_TASK REQUIREMENTS_
The lines to extract run from the first line of the entries through the line that contains "set clk [get_ports"; reproduce exactly those lines and no others.

═══ MATERIAL FOR THIS TASK ═══

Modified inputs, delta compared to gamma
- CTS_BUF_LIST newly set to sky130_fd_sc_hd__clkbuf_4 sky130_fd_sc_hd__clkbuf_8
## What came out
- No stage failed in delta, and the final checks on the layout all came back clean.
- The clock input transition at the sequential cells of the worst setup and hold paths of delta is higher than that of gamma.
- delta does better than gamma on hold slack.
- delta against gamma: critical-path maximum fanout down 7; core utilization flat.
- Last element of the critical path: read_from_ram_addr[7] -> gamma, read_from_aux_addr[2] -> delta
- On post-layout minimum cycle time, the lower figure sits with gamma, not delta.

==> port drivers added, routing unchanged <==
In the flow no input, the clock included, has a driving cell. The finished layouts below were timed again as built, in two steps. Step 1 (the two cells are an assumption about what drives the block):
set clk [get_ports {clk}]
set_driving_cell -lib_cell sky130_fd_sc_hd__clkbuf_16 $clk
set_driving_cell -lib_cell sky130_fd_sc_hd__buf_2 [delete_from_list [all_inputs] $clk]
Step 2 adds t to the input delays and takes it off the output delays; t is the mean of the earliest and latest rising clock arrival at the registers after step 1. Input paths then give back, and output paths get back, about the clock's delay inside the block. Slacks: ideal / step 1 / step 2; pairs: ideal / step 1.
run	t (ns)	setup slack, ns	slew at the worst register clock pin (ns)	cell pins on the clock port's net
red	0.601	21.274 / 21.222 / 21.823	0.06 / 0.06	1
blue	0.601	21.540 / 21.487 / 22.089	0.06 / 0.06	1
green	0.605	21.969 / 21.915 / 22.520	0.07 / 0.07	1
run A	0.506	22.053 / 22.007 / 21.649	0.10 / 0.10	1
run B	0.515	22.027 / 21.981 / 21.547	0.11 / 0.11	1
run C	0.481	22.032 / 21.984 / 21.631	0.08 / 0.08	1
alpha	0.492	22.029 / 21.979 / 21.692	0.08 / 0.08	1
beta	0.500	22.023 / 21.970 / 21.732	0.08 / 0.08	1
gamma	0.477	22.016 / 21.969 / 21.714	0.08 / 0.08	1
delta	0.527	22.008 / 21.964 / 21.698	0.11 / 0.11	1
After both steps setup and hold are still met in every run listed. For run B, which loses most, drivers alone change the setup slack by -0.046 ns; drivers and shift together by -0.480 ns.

═══

_REPLY_
Modified inputs, delta compared to gamma
- CTS_BUF_LIST newly set to sky130_fd_sc_hd__clkbuf_4 sky130_fd_sc_hd__clkbuf_8
## What came out
- No stage failed in delta, and the final checks on the layout all came back clean.
- The clock input transition at the sequential cells of the worst setup and hold paths of delta is higher than that of gamma.
- delta does better than gamma on hold slack.
- delta against gamma: critical-path maximum fanout down 7; core utilization flat.
- Last element of the critical path: read_from_ram_addr[7] -> gamma, read_from_aux_addr[2] -> delta
- On post-layout minimum cycle time, the lower figure sits with gamma, not delta.

==> port drivers added, routing unchanged <==
In the flow no input, the clock included, has a driving cell. The finished layouts below were timed again as built, in two steps. Step 1 (the two cells are an assumption about what drives the block):
set clk [get_ports {clk}]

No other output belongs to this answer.